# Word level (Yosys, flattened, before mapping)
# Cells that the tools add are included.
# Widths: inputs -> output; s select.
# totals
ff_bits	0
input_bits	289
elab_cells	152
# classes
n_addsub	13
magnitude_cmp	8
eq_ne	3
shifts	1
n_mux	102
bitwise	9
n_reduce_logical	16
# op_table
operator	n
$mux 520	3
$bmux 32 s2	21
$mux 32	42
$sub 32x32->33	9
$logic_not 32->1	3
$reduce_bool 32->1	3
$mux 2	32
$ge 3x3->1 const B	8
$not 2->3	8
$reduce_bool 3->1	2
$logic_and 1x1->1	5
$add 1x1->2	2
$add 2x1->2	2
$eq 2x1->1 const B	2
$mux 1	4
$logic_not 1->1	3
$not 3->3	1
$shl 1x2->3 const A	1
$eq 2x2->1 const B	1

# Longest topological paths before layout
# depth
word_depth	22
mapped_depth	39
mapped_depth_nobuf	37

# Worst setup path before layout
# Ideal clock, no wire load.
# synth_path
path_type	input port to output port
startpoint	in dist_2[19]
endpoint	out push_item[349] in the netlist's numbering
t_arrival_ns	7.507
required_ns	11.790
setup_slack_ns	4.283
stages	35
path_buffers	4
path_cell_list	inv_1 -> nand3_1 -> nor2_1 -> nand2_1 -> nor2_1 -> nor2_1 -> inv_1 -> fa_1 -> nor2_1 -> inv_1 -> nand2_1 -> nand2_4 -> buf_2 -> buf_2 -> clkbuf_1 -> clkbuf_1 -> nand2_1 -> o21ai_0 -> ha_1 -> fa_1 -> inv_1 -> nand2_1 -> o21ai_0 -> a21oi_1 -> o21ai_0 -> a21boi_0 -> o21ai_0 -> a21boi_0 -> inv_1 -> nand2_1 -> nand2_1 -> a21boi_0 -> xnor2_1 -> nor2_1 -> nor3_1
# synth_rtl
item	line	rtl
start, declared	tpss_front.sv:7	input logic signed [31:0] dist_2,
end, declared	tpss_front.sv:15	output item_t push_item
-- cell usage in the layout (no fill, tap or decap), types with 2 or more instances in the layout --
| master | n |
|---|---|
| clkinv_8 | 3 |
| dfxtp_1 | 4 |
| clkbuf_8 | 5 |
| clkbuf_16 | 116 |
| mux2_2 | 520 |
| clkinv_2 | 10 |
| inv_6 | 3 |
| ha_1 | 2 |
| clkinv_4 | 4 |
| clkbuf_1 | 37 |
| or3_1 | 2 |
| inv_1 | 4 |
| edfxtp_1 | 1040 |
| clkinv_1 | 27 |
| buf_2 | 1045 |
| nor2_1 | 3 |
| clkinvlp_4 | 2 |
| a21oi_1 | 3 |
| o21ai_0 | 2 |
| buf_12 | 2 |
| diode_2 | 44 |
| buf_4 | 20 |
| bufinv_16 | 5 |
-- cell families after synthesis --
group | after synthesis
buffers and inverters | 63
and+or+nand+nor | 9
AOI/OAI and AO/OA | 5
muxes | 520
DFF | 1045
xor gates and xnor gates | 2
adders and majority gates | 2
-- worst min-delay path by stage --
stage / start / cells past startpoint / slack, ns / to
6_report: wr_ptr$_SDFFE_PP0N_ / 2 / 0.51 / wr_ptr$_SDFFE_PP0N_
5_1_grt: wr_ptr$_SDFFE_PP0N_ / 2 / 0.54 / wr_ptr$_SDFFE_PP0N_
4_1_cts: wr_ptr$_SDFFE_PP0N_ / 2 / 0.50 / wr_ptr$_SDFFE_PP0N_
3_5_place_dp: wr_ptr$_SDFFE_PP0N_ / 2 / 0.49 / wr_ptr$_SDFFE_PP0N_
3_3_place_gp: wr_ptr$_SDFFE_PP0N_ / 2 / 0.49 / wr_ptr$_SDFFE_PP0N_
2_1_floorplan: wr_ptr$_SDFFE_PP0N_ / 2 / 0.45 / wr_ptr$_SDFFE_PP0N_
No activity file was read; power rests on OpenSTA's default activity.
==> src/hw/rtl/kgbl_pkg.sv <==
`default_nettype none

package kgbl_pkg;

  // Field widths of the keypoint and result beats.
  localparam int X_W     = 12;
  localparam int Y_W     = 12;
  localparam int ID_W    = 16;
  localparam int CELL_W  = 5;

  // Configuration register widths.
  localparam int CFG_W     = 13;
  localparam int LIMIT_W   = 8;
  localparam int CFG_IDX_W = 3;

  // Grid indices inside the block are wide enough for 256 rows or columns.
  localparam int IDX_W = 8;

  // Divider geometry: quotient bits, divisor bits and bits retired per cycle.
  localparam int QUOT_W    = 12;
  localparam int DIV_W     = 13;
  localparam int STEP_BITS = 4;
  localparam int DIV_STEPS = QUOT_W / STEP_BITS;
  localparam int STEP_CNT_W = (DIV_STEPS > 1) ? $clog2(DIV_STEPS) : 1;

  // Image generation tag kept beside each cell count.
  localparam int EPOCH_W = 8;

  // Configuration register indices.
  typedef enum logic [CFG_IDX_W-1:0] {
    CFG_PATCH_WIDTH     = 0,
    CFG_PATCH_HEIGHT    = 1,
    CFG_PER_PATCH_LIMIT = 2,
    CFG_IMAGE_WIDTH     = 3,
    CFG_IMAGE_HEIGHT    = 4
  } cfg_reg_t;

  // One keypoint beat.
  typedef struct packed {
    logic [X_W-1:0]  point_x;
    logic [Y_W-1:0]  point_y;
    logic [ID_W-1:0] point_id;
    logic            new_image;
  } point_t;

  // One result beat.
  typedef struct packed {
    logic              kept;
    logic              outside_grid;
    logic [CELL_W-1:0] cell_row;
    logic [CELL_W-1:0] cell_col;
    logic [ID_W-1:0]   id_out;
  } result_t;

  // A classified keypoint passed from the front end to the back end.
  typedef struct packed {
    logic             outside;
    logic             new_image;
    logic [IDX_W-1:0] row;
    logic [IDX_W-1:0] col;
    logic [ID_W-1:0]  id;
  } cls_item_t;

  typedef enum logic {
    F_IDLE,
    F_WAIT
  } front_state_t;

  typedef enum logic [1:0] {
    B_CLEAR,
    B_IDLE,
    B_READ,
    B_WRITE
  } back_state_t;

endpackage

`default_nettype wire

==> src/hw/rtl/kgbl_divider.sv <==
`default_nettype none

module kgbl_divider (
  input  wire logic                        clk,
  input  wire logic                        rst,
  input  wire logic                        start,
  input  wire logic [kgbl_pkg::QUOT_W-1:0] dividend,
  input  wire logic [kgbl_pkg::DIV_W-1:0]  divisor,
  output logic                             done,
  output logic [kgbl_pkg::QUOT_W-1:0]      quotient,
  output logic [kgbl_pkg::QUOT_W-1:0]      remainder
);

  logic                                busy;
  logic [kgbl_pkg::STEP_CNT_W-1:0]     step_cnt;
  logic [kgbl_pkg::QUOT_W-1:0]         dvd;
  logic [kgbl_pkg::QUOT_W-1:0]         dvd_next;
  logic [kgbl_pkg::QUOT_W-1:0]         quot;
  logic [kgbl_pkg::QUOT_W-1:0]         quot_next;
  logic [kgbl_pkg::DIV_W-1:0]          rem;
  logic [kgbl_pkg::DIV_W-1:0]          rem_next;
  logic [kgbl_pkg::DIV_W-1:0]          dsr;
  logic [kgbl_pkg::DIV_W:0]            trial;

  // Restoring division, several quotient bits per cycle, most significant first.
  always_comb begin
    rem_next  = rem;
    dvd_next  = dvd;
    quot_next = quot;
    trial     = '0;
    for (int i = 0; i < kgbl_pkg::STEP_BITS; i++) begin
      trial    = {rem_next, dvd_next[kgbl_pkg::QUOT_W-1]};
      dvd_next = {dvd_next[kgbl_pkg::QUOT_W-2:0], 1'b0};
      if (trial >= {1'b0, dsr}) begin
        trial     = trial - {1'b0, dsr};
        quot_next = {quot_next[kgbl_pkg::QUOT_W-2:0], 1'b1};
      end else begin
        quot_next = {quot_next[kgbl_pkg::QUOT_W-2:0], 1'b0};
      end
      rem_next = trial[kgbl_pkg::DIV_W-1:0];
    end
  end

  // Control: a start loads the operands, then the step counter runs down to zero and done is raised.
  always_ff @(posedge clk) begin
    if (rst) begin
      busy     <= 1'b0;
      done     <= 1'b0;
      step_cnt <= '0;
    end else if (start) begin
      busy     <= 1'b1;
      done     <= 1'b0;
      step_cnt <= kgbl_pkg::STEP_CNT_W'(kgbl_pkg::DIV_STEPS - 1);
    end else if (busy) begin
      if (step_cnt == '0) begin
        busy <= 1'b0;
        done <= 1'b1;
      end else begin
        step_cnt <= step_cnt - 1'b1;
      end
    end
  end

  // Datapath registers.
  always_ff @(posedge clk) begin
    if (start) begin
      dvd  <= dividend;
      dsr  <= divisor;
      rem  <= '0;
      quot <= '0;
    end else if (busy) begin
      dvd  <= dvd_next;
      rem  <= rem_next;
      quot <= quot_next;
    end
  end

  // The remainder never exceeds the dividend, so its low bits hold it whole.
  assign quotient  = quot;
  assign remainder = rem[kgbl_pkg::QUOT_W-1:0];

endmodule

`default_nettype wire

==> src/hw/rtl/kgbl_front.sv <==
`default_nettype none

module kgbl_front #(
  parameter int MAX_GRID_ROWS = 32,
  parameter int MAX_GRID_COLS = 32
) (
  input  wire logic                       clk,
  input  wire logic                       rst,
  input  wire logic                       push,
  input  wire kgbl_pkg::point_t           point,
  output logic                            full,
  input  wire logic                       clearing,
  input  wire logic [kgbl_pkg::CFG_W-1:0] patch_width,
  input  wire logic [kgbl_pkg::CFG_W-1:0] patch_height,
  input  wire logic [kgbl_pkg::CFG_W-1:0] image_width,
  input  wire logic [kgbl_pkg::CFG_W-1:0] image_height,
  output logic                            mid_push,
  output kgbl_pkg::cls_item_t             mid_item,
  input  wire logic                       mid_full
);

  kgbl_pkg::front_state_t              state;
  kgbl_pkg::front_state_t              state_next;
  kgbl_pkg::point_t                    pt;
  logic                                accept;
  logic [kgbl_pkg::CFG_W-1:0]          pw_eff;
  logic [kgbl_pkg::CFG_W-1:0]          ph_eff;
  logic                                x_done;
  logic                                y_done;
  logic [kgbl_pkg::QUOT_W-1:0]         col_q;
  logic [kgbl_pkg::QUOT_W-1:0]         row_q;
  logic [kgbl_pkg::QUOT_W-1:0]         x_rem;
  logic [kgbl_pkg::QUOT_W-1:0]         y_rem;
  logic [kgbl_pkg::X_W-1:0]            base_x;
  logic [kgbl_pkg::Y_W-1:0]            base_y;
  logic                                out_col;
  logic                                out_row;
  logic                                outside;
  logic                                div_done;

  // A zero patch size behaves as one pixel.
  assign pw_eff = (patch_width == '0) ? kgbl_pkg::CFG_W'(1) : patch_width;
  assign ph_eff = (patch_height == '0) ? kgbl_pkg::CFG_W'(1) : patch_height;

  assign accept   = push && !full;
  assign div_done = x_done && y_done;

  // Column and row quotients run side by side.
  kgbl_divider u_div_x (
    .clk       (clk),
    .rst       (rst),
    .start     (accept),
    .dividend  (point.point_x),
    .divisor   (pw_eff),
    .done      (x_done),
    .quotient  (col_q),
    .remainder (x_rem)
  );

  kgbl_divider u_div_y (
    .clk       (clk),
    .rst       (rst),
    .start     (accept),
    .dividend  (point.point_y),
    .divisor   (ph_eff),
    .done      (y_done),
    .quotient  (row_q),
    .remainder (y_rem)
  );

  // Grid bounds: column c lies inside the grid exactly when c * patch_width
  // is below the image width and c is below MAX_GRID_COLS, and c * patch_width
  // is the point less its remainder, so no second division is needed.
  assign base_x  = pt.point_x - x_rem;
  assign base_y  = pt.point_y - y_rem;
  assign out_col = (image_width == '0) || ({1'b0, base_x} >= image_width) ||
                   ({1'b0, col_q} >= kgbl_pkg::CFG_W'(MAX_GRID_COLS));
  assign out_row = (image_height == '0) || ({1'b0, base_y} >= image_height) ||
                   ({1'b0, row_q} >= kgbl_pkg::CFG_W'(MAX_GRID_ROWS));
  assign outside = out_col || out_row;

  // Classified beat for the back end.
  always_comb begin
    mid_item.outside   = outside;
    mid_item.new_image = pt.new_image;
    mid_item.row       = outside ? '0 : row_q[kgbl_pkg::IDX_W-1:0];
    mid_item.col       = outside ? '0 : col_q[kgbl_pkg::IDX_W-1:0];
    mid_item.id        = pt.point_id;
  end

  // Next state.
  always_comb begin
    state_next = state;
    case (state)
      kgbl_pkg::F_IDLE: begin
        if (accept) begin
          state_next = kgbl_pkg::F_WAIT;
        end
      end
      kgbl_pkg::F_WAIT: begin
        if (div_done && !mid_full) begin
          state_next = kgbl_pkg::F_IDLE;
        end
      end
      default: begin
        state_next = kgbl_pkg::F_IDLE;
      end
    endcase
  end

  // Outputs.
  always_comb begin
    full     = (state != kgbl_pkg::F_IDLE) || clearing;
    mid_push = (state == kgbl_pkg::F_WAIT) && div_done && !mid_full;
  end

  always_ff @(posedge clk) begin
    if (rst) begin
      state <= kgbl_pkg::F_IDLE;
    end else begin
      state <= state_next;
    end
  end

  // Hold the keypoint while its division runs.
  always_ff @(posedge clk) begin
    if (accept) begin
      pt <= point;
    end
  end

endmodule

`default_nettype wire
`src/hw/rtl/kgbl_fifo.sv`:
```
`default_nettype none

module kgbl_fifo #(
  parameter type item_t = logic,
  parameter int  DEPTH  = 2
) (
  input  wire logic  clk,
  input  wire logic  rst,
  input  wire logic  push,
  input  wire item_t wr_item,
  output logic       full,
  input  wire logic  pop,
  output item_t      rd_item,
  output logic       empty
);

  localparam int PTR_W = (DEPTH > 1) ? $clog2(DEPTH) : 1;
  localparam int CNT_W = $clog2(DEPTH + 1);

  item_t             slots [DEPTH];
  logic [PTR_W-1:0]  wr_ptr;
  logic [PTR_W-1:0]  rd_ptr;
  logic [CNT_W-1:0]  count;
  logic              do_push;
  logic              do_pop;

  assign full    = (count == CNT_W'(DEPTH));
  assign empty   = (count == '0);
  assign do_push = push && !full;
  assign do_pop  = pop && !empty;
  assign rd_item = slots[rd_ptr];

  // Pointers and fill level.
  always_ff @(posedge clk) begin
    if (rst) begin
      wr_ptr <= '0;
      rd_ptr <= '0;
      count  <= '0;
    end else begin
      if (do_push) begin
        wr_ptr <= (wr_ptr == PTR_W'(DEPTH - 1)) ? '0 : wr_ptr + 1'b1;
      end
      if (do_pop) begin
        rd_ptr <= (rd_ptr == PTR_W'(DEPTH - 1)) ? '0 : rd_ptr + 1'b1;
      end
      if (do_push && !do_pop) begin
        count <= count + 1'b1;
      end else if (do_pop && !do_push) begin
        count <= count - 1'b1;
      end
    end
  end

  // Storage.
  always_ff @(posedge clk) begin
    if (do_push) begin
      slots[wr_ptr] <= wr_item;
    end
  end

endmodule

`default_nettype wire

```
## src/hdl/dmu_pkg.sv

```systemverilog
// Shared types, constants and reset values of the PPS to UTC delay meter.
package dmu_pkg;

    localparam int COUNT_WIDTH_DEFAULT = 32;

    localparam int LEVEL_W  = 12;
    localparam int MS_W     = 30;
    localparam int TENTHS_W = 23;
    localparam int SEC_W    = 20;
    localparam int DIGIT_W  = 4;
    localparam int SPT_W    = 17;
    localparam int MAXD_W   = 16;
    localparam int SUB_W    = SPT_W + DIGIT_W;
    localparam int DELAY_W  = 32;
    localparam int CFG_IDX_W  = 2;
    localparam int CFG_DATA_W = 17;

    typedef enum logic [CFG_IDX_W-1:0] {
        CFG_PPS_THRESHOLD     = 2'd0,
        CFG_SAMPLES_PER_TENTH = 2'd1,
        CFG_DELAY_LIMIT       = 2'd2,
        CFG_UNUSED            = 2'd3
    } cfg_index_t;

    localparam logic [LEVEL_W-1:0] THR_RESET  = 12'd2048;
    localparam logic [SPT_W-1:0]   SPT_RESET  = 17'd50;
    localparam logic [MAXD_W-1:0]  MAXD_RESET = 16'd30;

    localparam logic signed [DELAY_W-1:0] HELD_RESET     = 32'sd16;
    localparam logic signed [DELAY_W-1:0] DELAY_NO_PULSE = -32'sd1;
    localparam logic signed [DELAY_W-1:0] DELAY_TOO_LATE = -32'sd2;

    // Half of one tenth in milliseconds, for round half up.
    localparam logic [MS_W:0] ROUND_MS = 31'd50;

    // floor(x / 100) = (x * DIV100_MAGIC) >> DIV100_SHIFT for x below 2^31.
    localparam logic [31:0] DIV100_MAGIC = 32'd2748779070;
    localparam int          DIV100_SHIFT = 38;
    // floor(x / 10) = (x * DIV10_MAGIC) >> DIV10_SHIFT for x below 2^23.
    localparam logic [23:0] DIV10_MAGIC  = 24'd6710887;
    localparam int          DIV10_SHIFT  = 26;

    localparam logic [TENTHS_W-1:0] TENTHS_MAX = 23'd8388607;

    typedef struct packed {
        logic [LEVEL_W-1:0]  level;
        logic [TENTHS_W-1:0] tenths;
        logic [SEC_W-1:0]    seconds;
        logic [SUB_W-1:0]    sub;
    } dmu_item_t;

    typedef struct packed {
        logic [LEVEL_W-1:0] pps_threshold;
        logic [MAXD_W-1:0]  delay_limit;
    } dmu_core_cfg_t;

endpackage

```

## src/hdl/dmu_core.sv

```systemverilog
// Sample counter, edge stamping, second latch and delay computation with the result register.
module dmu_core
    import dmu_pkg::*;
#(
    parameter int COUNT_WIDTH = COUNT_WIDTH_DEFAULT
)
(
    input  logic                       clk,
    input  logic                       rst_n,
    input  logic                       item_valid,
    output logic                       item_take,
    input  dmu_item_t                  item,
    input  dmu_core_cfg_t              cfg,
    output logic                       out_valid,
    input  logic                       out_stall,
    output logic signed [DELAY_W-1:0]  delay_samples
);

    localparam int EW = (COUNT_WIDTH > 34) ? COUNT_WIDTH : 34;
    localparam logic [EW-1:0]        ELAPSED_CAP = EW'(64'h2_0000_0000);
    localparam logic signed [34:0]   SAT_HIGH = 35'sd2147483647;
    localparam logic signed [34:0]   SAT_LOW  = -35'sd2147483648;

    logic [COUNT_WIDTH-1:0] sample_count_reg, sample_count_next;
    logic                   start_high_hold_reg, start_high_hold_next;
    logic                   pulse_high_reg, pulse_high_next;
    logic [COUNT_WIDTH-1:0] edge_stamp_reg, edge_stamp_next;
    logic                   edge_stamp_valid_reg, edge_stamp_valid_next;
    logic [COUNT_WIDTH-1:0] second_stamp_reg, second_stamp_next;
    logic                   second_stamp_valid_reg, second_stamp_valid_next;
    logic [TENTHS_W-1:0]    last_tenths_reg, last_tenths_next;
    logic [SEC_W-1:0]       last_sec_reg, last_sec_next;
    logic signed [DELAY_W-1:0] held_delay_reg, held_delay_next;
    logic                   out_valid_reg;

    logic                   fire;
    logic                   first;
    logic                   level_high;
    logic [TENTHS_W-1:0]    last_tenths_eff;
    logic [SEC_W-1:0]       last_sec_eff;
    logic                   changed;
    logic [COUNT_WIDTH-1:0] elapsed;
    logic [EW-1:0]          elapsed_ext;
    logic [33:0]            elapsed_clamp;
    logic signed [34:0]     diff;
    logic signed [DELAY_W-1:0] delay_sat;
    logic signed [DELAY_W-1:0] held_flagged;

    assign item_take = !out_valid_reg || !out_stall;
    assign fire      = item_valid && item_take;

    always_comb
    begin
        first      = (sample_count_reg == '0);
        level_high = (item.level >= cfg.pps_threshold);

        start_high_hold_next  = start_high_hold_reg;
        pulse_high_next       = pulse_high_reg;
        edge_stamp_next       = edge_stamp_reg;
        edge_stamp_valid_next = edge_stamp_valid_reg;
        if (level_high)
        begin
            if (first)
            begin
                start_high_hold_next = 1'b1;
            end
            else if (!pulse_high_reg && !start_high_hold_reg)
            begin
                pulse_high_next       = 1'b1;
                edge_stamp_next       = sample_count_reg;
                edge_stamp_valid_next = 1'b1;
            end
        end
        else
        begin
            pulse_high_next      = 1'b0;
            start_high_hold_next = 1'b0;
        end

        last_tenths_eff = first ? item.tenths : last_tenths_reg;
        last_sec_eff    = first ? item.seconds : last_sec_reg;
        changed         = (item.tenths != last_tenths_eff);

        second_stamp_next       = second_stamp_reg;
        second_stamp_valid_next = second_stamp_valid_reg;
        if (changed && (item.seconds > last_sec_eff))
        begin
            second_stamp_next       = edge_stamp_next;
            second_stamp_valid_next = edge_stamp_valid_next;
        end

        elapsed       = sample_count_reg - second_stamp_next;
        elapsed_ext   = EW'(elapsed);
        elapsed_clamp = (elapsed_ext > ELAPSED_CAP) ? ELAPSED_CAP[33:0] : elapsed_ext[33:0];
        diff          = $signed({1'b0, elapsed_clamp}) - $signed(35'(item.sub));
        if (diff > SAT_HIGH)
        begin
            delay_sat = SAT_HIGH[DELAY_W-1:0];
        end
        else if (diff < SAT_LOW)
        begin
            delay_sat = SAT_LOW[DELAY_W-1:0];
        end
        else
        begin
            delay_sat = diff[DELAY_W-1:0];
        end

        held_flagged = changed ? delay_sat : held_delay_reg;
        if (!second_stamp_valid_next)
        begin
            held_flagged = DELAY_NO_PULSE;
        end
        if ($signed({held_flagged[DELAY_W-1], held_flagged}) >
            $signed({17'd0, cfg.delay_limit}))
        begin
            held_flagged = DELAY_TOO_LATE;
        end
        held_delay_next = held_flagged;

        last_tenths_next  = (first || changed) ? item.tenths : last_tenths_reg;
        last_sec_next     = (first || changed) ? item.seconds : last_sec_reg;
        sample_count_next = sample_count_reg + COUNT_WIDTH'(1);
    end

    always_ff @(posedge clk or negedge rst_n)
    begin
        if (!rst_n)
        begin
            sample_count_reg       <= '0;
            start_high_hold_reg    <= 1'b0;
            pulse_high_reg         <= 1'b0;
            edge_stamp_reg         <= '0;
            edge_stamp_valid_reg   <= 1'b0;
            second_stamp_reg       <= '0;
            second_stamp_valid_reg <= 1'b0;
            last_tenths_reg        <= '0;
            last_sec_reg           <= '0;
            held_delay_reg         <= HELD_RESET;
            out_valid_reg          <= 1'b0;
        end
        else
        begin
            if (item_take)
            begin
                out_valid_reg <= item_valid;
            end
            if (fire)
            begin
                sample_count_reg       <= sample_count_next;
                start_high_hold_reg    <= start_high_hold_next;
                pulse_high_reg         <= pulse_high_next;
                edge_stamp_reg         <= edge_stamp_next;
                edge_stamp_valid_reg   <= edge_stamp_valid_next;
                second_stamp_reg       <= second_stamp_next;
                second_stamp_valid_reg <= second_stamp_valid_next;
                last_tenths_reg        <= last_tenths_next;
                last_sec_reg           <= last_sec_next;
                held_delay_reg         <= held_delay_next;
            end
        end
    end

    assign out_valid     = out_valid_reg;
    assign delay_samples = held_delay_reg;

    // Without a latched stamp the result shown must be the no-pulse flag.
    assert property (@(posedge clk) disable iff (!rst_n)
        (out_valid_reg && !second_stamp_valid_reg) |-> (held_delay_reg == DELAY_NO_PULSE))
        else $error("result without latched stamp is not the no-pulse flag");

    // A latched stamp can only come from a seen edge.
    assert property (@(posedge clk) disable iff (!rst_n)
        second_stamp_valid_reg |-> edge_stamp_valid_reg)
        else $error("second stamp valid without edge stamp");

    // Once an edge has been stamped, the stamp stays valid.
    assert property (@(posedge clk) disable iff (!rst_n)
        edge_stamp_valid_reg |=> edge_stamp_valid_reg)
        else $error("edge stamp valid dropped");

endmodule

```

** About this exercise **
Looking at the records above, how many lines contain "startpoint"? Answer with the number alone.

** Response for this exercise **
2